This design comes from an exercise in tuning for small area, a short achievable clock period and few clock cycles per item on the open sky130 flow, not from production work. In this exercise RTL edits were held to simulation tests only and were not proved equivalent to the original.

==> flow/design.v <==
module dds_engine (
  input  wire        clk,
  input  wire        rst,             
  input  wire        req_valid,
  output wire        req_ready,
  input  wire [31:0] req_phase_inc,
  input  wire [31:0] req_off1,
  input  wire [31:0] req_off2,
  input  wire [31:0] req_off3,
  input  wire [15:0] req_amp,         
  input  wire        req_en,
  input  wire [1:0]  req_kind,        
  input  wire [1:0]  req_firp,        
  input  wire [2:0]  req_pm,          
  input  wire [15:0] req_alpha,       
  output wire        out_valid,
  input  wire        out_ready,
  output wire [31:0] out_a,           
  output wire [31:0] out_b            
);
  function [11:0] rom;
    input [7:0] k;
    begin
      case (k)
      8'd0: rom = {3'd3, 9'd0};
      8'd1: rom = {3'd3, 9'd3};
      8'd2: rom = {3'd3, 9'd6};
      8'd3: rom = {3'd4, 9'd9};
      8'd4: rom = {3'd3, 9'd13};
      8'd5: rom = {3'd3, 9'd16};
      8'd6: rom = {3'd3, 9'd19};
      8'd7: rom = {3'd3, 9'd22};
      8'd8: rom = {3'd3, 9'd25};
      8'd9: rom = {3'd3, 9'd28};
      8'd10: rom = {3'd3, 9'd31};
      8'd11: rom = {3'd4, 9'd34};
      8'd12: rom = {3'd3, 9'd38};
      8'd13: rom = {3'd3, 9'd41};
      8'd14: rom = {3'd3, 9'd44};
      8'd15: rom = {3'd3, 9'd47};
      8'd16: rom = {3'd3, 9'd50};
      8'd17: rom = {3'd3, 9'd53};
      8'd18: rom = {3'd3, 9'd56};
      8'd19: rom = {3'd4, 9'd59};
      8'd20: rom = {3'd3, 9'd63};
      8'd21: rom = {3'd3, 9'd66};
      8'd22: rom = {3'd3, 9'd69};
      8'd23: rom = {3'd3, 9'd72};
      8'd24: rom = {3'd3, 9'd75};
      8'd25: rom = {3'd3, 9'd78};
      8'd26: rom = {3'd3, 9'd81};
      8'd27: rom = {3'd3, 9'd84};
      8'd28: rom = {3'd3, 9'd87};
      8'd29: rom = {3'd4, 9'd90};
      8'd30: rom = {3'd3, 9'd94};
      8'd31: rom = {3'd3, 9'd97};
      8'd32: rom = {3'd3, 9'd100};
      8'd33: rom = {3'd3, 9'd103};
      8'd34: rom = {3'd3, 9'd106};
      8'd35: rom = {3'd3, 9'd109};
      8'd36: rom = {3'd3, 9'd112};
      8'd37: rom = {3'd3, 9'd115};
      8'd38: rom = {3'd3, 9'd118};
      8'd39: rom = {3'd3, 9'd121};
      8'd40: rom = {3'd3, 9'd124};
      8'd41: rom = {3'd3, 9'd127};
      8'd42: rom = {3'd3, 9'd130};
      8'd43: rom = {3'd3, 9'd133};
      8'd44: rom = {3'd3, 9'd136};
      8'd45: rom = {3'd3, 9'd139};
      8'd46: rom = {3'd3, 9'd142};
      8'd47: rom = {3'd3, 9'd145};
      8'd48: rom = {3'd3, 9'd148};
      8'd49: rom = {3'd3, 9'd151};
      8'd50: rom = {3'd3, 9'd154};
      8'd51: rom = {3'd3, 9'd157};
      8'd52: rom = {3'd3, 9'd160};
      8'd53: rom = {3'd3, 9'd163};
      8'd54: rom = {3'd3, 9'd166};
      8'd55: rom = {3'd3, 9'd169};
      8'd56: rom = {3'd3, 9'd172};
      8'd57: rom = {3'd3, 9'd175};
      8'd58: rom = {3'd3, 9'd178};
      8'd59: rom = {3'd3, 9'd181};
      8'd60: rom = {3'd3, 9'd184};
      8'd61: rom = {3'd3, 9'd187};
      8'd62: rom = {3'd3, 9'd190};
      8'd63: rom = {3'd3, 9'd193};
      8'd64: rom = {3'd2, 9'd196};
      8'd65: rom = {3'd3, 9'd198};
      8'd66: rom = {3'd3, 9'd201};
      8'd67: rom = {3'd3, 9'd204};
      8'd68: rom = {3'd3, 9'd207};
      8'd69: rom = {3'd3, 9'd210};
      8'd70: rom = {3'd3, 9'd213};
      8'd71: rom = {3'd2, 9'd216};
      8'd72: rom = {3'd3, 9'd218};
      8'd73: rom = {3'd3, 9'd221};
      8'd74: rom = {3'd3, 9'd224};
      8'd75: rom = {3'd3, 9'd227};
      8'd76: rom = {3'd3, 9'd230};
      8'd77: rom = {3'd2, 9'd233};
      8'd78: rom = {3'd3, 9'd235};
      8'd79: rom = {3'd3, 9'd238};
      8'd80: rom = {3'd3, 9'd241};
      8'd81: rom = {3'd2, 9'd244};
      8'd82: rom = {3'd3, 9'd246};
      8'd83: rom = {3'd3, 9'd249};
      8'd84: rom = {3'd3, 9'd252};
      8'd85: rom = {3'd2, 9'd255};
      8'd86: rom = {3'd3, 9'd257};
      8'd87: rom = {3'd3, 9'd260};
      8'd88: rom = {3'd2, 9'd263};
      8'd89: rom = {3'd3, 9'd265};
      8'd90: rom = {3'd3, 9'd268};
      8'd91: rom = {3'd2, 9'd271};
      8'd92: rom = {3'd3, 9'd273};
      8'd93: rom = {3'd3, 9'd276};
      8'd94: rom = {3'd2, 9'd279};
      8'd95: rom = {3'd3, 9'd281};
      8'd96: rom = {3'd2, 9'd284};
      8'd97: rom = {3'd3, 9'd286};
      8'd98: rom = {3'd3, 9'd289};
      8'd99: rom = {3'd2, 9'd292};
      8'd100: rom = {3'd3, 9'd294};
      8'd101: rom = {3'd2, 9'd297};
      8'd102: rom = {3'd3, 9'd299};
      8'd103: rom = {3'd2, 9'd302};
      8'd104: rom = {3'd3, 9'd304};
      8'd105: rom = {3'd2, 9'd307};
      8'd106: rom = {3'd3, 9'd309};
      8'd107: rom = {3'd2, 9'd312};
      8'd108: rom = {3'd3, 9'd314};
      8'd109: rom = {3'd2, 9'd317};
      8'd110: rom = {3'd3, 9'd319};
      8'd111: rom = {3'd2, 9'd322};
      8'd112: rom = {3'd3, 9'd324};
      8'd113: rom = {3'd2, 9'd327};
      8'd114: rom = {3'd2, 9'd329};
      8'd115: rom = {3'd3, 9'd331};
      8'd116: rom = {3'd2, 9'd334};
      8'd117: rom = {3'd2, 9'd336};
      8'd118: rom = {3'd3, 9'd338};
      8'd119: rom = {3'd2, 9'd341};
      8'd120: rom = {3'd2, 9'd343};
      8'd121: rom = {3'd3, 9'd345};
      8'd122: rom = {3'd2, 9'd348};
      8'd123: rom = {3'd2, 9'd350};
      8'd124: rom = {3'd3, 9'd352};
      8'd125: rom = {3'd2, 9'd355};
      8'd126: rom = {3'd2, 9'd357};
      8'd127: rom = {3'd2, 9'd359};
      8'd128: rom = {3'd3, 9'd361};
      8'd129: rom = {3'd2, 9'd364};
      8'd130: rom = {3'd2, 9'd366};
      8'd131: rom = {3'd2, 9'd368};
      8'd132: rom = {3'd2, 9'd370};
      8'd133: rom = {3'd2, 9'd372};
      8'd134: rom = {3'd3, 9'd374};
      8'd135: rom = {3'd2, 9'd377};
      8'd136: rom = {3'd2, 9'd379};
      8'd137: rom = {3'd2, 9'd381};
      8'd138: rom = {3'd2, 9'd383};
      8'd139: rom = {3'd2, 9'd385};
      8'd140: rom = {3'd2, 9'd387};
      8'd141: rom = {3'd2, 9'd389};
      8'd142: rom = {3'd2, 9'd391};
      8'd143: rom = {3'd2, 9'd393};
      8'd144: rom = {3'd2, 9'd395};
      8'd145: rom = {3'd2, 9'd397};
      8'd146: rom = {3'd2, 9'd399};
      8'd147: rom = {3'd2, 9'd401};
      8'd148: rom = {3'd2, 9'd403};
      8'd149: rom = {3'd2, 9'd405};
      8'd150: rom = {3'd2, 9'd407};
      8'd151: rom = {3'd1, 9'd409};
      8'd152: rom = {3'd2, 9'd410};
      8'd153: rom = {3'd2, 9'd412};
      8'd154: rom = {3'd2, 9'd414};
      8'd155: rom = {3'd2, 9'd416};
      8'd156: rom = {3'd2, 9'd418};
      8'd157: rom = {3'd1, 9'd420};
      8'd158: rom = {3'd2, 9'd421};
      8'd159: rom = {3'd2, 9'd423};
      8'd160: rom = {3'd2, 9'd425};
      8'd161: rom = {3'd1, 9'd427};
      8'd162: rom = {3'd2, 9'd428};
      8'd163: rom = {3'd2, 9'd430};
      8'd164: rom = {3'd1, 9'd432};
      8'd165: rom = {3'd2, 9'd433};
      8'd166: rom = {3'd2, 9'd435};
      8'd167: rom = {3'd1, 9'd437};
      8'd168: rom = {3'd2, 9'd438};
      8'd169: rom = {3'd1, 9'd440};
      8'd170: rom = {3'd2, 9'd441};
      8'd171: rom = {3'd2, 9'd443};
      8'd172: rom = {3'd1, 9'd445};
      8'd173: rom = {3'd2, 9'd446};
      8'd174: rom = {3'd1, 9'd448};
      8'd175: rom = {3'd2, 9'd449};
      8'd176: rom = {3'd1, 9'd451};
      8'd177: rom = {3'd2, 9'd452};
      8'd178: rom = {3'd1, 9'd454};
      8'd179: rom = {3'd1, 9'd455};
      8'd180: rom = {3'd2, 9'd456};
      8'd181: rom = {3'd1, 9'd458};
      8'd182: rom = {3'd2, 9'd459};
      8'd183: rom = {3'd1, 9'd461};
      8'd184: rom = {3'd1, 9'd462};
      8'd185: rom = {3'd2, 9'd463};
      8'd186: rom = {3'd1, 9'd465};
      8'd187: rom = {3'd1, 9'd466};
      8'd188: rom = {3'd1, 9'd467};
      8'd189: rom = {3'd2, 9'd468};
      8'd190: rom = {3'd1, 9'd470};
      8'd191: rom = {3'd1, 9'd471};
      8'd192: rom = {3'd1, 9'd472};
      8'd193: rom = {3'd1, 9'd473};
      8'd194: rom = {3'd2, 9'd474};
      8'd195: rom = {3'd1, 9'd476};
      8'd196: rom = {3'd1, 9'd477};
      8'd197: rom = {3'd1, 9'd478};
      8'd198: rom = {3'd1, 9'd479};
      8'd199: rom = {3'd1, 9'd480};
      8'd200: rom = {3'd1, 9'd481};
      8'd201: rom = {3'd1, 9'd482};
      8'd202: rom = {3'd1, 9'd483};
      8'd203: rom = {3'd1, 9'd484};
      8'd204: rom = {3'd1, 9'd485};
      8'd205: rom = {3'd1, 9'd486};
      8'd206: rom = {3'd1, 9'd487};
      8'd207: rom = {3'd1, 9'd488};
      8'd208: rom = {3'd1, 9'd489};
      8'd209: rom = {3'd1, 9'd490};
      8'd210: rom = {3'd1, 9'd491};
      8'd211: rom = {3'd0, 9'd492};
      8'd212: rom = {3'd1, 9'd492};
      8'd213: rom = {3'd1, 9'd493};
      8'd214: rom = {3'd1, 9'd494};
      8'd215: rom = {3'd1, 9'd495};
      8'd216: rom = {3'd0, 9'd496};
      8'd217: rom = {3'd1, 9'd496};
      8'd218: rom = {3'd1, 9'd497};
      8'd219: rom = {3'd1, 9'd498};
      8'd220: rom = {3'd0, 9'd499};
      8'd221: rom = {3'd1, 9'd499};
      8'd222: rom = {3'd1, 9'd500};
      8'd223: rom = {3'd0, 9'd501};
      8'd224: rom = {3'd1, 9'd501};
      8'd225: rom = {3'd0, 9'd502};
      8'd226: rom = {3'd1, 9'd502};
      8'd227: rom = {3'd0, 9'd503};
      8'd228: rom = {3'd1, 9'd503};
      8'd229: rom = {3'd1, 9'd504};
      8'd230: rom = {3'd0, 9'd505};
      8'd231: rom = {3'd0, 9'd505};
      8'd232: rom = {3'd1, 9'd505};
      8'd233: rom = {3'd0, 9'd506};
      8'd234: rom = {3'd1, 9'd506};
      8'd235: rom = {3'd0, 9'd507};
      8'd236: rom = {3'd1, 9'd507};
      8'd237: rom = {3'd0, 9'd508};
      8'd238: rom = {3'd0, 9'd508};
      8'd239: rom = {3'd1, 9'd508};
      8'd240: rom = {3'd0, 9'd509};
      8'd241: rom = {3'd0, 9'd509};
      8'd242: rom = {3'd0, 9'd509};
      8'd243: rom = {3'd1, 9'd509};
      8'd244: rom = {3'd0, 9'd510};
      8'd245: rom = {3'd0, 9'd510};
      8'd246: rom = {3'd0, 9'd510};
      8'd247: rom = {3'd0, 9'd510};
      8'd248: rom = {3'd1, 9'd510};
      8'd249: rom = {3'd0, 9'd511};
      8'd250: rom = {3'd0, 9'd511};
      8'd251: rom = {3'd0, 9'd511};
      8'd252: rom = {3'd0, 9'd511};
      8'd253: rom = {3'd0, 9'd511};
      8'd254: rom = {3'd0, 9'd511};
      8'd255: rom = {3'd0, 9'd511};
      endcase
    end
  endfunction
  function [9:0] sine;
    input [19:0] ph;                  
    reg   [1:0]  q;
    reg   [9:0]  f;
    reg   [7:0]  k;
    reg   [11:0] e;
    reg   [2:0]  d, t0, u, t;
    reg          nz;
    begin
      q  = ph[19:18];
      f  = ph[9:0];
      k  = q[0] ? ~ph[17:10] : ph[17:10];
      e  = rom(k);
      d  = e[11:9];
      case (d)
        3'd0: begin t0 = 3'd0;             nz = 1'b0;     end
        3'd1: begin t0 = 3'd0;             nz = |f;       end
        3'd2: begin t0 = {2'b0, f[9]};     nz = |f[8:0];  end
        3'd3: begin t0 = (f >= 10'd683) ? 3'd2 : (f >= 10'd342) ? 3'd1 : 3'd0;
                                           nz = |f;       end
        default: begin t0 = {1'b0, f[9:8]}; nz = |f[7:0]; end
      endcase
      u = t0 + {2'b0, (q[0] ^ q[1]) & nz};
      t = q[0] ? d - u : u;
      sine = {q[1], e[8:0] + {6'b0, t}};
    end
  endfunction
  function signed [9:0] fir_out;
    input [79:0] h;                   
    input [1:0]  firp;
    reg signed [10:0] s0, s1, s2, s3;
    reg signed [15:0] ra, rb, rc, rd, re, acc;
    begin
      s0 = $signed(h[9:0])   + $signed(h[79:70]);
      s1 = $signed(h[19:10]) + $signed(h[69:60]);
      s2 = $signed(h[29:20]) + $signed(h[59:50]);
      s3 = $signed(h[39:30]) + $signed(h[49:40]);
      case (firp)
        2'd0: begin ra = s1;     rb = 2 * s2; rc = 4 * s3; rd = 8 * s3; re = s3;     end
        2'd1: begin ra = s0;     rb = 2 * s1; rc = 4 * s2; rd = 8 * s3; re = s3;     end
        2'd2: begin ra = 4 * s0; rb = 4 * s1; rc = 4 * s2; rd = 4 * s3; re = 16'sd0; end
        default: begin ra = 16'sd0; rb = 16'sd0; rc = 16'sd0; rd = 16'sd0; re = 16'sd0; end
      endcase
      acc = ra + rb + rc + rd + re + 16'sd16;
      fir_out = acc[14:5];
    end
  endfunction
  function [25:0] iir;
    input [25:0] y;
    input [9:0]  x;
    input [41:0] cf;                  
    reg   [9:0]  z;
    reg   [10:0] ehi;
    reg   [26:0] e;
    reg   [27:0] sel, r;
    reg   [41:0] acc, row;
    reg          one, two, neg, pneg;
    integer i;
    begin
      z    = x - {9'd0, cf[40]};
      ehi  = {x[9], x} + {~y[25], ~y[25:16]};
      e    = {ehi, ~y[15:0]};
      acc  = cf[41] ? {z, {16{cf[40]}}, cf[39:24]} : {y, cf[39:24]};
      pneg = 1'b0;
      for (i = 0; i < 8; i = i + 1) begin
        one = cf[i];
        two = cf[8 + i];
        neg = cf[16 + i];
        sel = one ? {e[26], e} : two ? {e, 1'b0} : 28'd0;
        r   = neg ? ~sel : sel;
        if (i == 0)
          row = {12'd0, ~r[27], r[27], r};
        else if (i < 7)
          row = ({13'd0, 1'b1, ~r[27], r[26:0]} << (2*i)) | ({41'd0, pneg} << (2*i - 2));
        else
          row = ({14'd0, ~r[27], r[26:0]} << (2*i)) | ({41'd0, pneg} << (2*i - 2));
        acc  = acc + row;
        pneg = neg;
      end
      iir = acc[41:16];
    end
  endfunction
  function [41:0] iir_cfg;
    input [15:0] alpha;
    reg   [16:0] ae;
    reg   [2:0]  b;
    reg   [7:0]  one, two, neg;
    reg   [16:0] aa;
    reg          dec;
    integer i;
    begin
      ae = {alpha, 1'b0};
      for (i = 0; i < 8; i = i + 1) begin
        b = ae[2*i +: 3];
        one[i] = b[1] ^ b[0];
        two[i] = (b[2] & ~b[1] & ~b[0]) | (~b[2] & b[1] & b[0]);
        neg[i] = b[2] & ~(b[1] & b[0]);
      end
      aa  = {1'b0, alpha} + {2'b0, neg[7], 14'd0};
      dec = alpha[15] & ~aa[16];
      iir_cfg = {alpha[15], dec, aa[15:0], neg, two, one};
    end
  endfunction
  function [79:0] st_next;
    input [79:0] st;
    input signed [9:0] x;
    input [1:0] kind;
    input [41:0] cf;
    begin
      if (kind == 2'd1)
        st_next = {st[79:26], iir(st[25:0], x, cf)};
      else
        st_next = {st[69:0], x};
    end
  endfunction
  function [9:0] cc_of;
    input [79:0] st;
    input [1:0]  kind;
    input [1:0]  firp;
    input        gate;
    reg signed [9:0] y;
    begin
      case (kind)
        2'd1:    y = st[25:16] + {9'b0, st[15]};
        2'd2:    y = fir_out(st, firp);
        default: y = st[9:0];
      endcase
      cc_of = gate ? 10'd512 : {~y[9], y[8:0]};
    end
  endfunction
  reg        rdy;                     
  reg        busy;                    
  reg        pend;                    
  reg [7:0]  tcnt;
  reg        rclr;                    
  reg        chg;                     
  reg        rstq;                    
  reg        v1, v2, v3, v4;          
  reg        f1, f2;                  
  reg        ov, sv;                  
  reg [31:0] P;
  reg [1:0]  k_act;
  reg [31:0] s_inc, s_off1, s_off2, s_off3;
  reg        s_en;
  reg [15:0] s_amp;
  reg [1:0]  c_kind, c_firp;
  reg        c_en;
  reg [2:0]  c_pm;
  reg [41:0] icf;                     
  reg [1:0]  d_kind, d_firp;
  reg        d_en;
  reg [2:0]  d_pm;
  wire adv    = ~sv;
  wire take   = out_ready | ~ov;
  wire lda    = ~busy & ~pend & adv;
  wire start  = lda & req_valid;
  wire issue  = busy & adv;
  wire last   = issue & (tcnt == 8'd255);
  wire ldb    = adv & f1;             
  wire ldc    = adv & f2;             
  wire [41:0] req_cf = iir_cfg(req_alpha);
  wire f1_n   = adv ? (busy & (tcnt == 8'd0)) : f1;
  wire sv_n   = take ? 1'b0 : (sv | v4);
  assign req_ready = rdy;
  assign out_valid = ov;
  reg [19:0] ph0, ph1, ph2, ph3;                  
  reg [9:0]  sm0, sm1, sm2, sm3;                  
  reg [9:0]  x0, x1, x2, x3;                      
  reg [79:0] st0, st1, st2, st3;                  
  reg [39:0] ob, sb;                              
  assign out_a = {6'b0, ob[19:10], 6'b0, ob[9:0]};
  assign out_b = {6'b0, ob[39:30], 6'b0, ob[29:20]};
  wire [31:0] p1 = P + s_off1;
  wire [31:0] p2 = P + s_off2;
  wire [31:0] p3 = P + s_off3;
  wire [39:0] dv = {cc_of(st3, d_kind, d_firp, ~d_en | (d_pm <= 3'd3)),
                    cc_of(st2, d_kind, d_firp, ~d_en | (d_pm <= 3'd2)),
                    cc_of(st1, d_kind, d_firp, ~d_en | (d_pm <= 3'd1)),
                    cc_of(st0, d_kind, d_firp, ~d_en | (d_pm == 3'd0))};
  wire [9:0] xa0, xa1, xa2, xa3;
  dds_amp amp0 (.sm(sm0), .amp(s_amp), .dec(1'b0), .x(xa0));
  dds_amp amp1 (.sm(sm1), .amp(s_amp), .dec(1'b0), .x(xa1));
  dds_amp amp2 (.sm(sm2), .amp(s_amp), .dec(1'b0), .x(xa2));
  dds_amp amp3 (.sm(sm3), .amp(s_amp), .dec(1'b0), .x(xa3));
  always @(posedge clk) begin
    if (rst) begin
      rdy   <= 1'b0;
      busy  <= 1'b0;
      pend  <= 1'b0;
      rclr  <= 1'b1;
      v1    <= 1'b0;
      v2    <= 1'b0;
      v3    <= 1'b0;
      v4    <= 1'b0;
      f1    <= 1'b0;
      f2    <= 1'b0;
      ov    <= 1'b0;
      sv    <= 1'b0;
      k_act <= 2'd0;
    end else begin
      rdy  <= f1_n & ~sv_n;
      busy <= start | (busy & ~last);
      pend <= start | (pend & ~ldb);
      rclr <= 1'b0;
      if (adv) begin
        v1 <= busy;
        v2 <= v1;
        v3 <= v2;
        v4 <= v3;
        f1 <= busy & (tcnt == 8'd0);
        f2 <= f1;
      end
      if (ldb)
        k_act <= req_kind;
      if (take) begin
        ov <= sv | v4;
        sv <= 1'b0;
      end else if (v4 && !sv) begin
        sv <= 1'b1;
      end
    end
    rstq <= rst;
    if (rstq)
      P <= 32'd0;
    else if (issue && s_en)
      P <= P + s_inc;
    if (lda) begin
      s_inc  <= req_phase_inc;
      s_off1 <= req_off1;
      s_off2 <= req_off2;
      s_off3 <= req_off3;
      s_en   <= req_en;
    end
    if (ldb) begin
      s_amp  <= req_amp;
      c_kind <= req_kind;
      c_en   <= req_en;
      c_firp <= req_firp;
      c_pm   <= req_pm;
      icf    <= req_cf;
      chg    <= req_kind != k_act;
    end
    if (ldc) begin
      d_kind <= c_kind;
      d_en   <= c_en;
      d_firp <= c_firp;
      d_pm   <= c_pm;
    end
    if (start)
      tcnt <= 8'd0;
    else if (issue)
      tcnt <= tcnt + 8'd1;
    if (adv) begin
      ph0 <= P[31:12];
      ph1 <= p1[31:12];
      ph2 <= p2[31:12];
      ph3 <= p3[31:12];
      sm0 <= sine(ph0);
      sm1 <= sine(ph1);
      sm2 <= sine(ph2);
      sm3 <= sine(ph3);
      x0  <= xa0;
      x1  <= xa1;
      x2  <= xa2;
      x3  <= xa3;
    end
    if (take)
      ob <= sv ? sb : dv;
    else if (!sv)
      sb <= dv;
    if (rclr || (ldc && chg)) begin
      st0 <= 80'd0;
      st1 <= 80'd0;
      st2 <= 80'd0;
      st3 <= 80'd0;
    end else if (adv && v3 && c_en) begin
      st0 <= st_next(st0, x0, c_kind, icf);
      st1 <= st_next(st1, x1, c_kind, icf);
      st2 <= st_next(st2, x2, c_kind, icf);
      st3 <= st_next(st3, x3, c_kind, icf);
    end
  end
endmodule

━━━

- _What you need to do_:
Return each line of the material above in which the string "pend" appears.

- _Written answer_:
  reg        pend;                    
  wire lda    = ~busy & ~pend & adv;
      pend  <= 1'b0;
      pend <= start | (pend & ~ldb);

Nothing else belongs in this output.